Per fare il punto sullo stato della ricerca e sulle sfide per assicurare una produzione ottimale di frumento, si è tenuto dal 27 al 30 maggio – nella sede centrale del Consiglio Nazionale delle Ricerche (Cnr) a Roma – il convegno “Genetics and Breedings of Durum Wheat”, organizzato dall’Accademia nazionale delle scienze (detta dei XL) con il Dipartimento di scienze bio-agroalimentari (Disba) del Cnr, Enea, Cra e Cimmyt, Icarda, Fao.
“Il cambiamento climatico sta rendendo l’area del Mediterraneo, dove la specie si è evoluta ed è stata coltivata per 10 mila anni, sempre più inospitale per la coltivazione del frumento che, spinto sempre più a Nord, sperimenterà agenti patogeni e condizioni ambientali differenti”, spiega Domenico Pignone, dell’Istituto di genetica vegetale del Cnr di Bari. “Nel contempo, la gamma di prodotti che si ricavano dal suo raccolto si amplia e il consumo si estende a nuove regioni”.
Secondo Coldiretti, la produzione italiana di frumento duro è di 4,2 tonnellate e, nonostante un incremento del 12% del raccolto destinato alla pasta (2012), l’Italia resta dipendente dall’estero per circa il 40 per cento del proprio fabbisogno. “L’Italia, un po’ come è avvenuto con la seta, da paese produttore potrebbe diventare totalmente importatore, con pesanti ricadute economiche”, prosegue Pignone. “È necessario mettere a frutto strategie di miglioramento genetico tali da permettere lo sviluppo di un prodotto di qualità, in grado di dare produzioni sostenibili nell’ambito dei nuovi scenari”.
“Il frumento duro, coltivato su più di 500 milioni di ettari in tutto il mondo, è la base della dieta e del reddito agricolo in Europa, America e Australia, ma le malattie e gli stress ambientali continuano a limitare e a degradare la qualità del raccolto”, spiega Emilia Chiancone, presidente dell’Accademia nazionale delle scienze. “Questi ostacoli richiedono continua attenzione da parte della comunità scientifica”.
Al convegno si sono tenute circa 60 relazioni e 130 poster da parte di studiosi e ricercatori. Il programma scientifico ha incluso ricerche sull’origine e l’evoluzione della specie, le risorse genetiche alla base delle vecchie varietà e delle specie selvatiche, il miglioramento genetico per una produzione sostenibile, le resistenze e tolleranze ad agenti patogeni, insetti e avversità ambientali e sui recenti avanzamenti della genomica.

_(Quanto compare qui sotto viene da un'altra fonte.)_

<file path="src/rtl/fifo_arb_pkg.sv">
// Shared types and constants for the FIFO write arbiter.
package fifo_arb_pkg;

  localparam int FIFO_DEPTH = 8;
  localparam int DATA_W     = 8;
  localparam int CNT_W      = 4;

  typedef enum logic {
    IDLE  = 1'b0,
    GRANT = 1'b1
  } arb_state_e;

endpackage

</file>
<file path="src/rtl/fifo_wr_arbiter_rr_pick.sv">
// Combinational round-robin picker: searches upward from last_idx+1, wrapping.
module rr_pick
  import fifo_arb_pkg::*;
#(
  parameter int NUM_REQ = 4,
  parameter int IDX_W   = 2
) (
  input  logic [NUM_REQ-1:0] req,
  input  logic [IDX_W-1:0]   last_idx,
  output logic [NUM_REQ-1:0] winner_oh,
  output logic [IDX_W-1:0]   winner_idx,
  output logic               valid
);

  logic [IDX_W-1:0] k;

  // First set request after the previous winner takes the grant.
  always_comb begin
    winner_oh  = '0;
    winner_idx = '0;
    valid      = 1'b0;
    k          = '0;
    for (int i = 1; i <= NUM_REQ; i++) begin
      k = IDX_W'((int'(last_idx) + i) % NUM_REQ);
      if (!valid && req[k]) begin
        valid         = 1'b1;
        winner_oh[k]  = 1'b1;
        winner_idx    = k;
      end
    end
  end

endmodule

</file>
<file path="src/rtl/fifo_wr_arbiter.sv">
// Round-robin, packet-granular arbiter in front of the 8-entry FIFO write port.
//
// state | meaning
// IDLE  | no grant; waiting for a request with enough FIFO space
// GRANT | one producer owns the write port until last, burst cap or abandon
module fifo_wr_arbiter
  import fifo_arb_pkg::*;
#(
  parameter int NUM_REQ   = 4,
  parameter int MAX_BURST = 4,
  parameter int MIN_SPACE = 2
) (
  input  logic                      clk,
  input  logic                      rst,
  input  logic [NUM_REQ-1:0]        req,
  input  logic [NUM_REQ-1:0]        last,
  input  logic [DATA_W*NUM_REQ-1:0] data,
  output logic [NUM_REQ-1:0]        gnt,
  output logic [NUM_REQ-1:0]        ack,
  output logic                      busy,
  output logic                      fifo_wr_en,
  output logic [DATA_W-1:0]         fifo_data,
  input  logic                      fifo_full,
  input  logic [CNT_W-1:0]          fifo_words
);

  localparam int IDX_W = $clog2(NUM_REQ);
  // Highest occupancy that still leaves MIN_SPACE free entries.
  localparam logic [CNT_W:0]   WORDS_LIMIT = (CNT_W+1)'(FIFO_DEPTH - MIN_SPACE);
  localparam logic [CNT_W-1:0] BURST_LAST  = CNT_W'(MAX_BURST - 1);

  arb_state_e         state_q, state_d;
  logic [NUM_REQ-1:0] gnt_q, gnt_d;
  logic               busy_q, busy_d;
  logic [IDX_W-1:0]   ptr_q, ptr_d;
  logic [CNT_W-1:0]   burst_q, burst_d;

  logic [NUM_REQ-1:0] pick_oh;
  logic [IDX_W-1:0]   pick_idx;
  logic               pick_valid;
  logic               space_ok;
  logic               req_g;
  logic               last_g;

  rr_pick #(
    .NUM_REQ (NUM_REQ),
    .IDX_W   (IDX_W)
  ) u_rr_pick (
    .req        (req),
    .last_idx   (ptr_q),
    .winner_oh  (pick_oh),
    .winner_idx (pick_idx),
    .valid      (pick_valid)
  );

  assign space_ok = ({1'b0, fifo_words} <= WORDS_LIMIT);
  // gnt_q is one-hot, so masking and OR-reducing selects the granted lane.
  assign req_g    = |(req & gnt_q);
  assign last_g   = |(last & gnt_q);

  // Acknowledge the granted lane whenever the FIFO can take a word.
  always_comb begin
    ack = '0;
    if (state_q == GRANT) begin
      ack = gnt_q & req & {NUM_REQ{~fifo_full}};
    end
  end

  assign fifo_wr_en = |ack;

  // Steer the granted lane to the FIFO; zero when nobody holds the grant.
  always_comb begin
    fifo_data = '0;
    for (int i = 0; i < NUM_REQ; i++) begin
      if (gnt_q[i]) begin
        fifo_data = data[DATA_W*i +: DATA_W];
      end
    end
  end

  // FSM next-state: issue grants in IDLE, release on last, burst cap or abandon.
  always_comb begin
    state_d = state_q;
    gnt_d   = gnt_q;
    busy_d  = busy_q;
    ptr_d   = ptr_q;
    burst_d = burst_q;
    case (state_q)
      IDLE: begin
        if (pick_valid && !fifo_full && space_ok) begin
          state_d = GRANT;
          gnt_d   = pick_oh;
          busy_d  = 1'b1;
          ptr_d   = pick_idx;
          burst_d = '0;
        end
      end
      GRANT: begin
        if (!req_g) begin
          state_d = IDLE;
          gnt_d   = '0;
          busy_d  = 1'b0;
        end else if (fifo_wr_en) begin
          burst_d = burst_q + 1'b1;
          if (last_g || (burst_q == BURST_LAST)) begin
            state_d = IDLE;
            gnt_d   = '0;
            busy_d  = 1'b0;
          end
        end
      end
      default: begin
        state_d = IDLE;
        gnt_d   = '0;
        busy_d  = 1'b0;
      end
    endcase
  end

  // State registers; pointer resets to the top index so lane 0 wins first.
  always_ff @(posedge clk or posedge rst) begin
    if (rst) begin
      state_q <= IDLE;
      gnt_q   <= '0;
      busy_q  <= 1'b0;
      ptr_q   <= IDX_W'(NUM_REQ - 1);
      burst_q <= '0;
    end else begin
      state_q <= state_d;
      gnt_q   <= gnt_d;
      busy_q  <= busy_d;
      ptr_q   <= ptr_d;
      burst_q <= burst_d;
    end
  end

  assign gnt  = gnt_q;
  assign busy = busy_q;

endmodule
</file>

“I prodotti a base di frumento che mangiamo oggi”, spiega ancora Domenico Pignone, “sono frutto del miglioramento genetico cui il cereale è stato sottoposto, prima in maniera non scientifica dagli agricoltori, poi in modo più rigoroso. Ma ciò ha portato alla perdita di alcuni geni e delle associate caratteristiche che oggi la ricerca ritiene importante recuperare, grazie alle tecnologie avanzate della biologia e dell’informatica, per fronteggiare le sfide alimentari del futuro”.